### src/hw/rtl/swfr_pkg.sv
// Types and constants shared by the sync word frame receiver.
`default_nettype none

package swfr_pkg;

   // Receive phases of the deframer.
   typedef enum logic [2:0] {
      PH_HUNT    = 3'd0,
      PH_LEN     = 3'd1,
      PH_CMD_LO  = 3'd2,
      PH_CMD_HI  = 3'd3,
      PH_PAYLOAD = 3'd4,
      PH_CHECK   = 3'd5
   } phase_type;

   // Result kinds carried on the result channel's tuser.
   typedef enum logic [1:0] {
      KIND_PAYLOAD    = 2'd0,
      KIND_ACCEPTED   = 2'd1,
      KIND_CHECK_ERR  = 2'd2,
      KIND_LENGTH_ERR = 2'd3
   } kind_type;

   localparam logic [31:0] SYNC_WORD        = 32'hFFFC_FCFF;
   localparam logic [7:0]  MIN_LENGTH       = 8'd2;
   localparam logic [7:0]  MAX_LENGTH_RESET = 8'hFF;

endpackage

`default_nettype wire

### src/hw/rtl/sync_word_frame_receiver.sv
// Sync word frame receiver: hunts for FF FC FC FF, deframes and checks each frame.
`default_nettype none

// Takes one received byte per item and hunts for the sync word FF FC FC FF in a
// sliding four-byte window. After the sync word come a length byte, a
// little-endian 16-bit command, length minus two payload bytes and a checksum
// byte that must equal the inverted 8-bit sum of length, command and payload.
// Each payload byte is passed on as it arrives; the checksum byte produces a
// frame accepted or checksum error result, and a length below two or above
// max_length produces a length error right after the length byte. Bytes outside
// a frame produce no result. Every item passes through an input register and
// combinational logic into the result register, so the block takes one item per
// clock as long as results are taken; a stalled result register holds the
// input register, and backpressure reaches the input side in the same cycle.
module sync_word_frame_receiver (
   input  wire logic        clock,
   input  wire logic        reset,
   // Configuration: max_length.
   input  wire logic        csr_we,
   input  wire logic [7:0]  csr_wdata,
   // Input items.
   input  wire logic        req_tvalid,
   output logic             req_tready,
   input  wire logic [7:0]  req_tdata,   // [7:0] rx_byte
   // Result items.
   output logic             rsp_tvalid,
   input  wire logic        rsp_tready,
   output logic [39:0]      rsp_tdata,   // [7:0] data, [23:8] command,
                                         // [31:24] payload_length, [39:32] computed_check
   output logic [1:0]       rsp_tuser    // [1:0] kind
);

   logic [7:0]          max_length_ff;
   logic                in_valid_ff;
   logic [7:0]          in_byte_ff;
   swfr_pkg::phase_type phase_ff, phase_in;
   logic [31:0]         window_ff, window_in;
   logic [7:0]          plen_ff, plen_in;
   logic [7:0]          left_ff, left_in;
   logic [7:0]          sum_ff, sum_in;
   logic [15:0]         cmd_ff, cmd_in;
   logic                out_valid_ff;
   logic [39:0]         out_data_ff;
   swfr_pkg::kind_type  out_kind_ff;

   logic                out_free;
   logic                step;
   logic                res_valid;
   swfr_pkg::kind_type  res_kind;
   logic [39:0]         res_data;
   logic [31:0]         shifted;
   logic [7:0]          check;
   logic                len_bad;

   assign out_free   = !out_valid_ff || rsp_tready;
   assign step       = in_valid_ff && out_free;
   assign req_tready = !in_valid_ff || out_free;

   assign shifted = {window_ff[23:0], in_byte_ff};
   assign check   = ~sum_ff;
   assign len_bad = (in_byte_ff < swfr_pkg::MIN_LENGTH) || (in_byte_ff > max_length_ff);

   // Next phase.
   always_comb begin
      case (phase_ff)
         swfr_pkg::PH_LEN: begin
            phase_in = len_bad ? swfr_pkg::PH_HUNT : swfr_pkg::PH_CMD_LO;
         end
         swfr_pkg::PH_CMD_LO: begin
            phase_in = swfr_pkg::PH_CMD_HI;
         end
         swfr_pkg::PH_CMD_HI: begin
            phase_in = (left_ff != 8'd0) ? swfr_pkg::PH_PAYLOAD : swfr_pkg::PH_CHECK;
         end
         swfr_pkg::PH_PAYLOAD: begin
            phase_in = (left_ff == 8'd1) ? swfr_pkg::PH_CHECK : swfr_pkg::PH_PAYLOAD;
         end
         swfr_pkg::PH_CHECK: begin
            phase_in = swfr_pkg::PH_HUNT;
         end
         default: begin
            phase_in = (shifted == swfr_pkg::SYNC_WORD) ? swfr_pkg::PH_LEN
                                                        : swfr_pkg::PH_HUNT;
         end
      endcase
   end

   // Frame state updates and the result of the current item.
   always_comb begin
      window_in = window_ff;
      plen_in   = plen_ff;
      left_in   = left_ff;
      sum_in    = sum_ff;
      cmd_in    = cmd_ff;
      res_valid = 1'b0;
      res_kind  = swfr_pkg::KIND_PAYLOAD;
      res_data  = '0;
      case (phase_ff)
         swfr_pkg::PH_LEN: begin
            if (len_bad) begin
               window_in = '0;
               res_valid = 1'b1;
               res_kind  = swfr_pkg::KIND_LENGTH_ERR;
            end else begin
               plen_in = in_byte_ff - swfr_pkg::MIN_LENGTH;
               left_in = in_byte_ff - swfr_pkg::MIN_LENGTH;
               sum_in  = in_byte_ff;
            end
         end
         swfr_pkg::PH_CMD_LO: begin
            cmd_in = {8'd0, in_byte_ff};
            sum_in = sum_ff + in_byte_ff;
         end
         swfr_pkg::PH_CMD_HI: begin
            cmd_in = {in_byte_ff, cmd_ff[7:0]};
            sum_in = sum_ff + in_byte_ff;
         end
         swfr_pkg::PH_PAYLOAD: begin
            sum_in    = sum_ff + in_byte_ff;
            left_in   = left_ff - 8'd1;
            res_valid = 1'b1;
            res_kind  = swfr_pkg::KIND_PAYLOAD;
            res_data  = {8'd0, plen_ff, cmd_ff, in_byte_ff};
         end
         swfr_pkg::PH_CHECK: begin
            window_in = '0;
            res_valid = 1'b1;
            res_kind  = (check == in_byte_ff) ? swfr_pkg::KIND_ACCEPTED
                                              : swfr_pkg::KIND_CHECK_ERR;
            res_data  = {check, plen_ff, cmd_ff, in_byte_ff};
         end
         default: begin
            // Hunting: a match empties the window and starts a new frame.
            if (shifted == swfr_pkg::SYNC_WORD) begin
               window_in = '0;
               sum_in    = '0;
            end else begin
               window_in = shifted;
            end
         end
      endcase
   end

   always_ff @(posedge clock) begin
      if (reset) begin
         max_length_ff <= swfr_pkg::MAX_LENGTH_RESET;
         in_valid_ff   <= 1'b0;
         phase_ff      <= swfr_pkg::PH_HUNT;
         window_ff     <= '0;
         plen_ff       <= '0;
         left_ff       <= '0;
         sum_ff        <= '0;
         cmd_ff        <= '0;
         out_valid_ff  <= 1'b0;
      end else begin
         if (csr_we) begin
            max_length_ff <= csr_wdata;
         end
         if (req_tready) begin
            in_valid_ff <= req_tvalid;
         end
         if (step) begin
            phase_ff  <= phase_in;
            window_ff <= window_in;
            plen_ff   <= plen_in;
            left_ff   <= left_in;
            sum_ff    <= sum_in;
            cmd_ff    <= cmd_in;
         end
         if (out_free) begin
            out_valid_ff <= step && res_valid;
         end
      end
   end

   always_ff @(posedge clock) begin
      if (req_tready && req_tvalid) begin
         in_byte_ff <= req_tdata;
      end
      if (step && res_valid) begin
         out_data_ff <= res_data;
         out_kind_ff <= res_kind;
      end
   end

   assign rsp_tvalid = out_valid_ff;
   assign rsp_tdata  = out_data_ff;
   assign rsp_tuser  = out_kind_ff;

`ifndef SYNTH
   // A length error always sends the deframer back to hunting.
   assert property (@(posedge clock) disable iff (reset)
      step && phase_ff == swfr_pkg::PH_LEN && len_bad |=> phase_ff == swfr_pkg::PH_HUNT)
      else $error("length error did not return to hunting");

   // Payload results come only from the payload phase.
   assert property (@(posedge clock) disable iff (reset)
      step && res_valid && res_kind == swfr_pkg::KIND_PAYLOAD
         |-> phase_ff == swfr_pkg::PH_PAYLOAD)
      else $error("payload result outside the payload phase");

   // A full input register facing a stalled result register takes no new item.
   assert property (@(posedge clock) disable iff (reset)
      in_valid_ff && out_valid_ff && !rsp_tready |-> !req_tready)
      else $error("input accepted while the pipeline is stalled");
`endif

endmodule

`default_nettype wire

...

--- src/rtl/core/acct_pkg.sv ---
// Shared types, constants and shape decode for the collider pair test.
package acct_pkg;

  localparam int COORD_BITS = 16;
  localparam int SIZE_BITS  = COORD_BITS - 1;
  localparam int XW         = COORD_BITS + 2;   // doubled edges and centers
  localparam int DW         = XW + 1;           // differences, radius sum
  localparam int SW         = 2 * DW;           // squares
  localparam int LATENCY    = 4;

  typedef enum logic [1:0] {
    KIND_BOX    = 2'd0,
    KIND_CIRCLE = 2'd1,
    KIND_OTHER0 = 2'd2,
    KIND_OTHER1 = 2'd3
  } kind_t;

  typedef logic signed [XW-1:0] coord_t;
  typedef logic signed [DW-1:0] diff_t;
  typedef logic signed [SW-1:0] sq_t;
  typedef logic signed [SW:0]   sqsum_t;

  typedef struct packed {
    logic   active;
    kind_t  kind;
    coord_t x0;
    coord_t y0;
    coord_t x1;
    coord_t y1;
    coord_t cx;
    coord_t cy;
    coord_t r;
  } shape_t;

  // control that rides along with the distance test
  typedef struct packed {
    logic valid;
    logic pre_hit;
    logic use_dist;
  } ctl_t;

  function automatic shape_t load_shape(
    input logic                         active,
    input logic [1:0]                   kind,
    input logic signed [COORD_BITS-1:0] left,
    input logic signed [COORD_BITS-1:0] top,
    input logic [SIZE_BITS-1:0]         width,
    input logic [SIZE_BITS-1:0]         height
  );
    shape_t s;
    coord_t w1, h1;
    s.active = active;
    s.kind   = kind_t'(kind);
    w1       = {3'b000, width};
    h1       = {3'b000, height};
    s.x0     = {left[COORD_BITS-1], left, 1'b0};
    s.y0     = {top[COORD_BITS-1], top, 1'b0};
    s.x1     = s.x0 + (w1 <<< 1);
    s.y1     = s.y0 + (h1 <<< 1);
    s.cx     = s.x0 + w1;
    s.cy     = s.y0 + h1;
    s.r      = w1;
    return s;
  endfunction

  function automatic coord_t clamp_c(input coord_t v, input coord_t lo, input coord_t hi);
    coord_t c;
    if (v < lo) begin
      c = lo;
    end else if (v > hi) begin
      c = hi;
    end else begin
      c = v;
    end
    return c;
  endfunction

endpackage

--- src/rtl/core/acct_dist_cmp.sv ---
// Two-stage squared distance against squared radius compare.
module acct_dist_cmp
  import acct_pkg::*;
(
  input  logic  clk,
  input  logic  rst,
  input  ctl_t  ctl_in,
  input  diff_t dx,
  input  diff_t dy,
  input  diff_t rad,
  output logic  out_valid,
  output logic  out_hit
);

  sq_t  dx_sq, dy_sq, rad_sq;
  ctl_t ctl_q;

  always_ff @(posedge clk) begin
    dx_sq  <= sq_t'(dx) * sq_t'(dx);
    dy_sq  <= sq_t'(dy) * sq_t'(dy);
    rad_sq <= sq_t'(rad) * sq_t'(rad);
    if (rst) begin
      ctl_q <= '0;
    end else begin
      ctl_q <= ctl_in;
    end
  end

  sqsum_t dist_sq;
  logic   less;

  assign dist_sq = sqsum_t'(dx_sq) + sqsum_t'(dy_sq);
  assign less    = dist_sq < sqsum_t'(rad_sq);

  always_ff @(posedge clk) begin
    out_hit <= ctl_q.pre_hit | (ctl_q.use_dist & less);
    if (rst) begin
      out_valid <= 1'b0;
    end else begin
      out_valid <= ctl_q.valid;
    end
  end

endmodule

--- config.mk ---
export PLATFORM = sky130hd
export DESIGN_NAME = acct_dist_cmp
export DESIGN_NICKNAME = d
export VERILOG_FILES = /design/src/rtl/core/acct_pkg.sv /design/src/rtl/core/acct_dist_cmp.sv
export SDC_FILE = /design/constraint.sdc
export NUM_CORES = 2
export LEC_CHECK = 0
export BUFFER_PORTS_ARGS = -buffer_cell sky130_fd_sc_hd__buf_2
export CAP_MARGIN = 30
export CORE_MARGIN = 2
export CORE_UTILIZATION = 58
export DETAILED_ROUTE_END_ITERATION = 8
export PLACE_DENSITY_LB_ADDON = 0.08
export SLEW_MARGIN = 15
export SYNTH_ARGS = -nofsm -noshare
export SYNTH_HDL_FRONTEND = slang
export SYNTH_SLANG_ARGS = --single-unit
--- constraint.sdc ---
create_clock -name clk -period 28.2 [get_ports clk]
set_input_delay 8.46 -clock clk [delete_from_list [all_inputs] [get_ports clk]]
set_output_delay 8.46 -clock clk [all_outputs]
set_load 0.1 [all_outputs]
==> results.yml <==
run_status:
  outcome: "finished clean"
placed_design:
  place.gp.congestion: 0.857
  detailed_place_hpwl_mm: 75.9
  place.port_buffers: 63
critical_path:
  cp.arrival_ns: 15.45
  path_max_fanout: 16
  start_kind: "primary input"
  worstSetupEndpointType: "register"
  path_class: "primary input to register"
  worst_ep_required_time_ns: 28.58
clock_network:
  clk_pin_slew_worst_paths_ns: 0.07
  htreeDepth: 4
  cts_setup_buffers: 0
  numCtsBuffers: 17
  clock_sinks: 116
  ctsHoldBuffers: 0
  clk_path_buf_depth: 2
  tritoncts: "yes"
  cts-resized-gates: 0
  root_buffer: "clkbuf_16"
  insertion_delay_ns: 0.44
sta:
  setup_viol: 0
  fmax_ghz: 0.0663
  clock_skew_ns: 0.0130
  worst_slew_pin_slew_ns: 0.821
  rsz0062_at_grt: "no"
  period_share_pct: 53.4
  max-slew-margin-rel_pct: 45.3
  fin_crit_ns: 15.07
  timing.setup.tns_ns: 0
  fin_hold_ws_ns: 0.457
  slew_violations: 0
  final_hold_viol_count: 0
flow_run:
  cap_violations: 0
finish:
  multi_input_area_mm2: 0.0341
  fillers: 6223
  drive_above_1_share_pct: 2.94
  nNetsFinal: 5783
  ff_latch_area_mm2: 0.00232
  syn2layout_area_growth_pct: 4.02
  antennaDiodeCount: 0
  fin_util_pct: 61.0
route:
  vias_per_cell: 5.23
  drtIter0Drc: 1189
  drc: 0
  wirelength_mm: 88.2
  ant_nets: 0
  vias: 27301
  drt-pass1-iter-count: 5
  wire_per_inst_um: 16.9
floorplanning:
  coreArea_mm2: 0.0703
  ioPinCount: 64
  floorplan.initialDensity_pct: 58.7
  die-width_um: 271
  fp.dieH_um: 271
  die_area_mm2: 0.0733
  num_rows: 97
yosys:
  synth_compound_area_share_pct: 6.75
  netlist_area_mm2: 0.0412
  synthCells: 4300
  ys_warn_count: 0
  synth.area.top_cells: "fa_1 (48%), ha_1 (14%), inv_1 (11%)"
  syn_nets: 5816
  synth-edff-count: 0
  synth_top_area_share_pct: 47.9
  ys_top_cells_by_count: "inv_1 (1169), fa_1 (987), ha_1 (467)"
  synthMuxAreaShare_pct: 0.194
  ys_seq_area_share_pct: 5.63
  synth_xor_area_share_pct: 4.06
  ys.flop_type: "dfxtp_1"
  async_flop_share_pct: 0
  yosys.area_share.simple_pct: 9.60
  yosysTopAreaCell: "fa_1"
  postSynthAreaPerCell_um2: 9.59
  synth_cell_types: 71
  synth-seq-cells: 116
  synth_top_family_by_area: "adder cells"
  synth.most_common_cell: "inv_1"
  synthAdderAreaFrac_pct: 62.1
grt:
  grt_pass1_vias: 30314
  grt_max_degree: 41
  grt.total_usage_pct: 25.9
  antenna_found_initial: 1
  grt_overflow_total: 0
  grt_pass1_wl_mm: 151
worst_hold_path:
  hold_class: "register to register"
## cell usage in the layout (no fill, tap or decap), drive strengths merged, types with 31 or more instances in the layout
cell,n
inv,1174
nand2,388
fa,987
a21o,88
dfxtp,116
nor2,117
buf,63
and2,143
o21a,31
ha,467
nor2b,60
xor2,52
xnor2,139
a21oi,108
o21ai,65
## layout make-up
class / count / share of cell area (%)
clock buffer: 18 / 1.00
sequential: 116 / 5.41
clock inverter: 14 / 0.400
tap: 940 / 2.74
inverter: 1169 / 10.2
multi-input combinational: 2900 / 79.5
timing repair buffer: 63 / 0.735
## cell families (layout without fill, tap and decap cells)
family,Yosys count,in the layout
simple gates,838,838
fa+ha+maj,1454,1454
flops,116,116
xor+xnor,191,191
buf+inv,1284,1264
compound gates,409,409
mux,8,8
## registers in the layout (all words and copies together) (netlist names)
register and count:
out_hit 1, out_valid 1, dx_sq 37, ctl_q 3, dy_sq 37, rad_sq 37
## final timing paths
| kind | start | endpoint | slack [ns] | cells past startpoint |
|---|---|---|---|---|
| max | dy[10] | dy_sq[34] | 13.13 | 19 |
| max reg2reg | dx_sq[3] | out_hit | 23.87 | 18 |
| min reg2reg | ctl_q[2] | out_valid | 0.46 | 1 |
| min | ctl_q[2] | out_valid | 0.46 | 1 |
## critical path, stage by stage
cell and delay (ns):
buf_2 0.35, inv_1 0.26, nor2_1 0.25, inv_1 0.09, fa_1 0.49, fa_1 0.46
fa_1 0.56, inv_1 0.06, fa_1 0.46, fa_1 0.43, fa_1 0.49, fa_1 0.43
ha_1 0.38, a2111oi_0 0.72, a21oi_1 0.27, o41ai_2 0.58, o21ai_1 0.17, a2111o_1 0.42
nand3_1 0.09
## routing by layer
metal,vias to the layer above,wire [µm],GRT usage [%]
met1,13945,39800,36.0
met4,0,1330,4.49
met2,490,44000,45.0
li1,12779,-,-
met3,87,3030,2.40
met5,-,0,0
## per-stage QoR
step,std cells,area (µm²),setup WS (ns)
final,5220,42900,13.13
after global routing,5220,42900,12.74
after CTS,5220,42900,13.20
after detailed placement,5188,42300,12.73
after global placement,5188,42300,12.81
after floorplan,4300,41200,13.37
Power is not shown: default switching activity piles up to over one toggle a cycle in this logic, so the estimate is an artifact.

PROBLEM TO SOLVE ::
Copy the lines above exactly. Start with the line containing "place.gp.congestion: 0.857", end with the line containing "nNetsFinal: 5783", and include both.

FINISHED TASK ::
  place.gp.congestion: 0.857
  detailed_place_hpwl_mm: 75.9
  place.port_buffers: 63
critical_path:
  cp.arrival_ns: 15.45
  path_max_fanout: 16
  start_kind: "primary input"
  worstSetupEndpointType: "register"
  path_class: "primary input to register"
  worst_ep_required_time_ns: 28.58
clock_network:
  clk_pin_slew_worst_paths_ns: 0.07
  htreeDepth: 4
  cts_setup_buffers: 0
  numCtsBuffers: 17
  clock_sinks: 116
  ctsHoldBuffers: 0
  clk_path_buf_depth: 2
  tritoncts: "yes"
  cts-resized-gates: 0
  root_buffer: "clkbuf_16"
  insertion_delay_ns: 0.44
sta:
  setup_viol: 0
  fmax_ghz: 0.0663
  clock_skew_ns: 0.0130
  worst_slew_pin_slew_ns: 0.821
  rsz0062_at_grt: "no"
  period_share_pct: 53.4
  max-slew-margin-rel_pct: 45.3
  fin_crit_ns: 15.07
  timing.setup.tns_ns: 0
  fin_hold_ws_ns: 0.457
  slew_violations: 0
  final_hold_viol_count: 0
flow_run:
  cap_violations: 0
finish:
  multi_input_area_mm2: 0.0341
  fillers: 6223
  drive_above_1_share_pct: 2.94
  nNetsFinal: 5783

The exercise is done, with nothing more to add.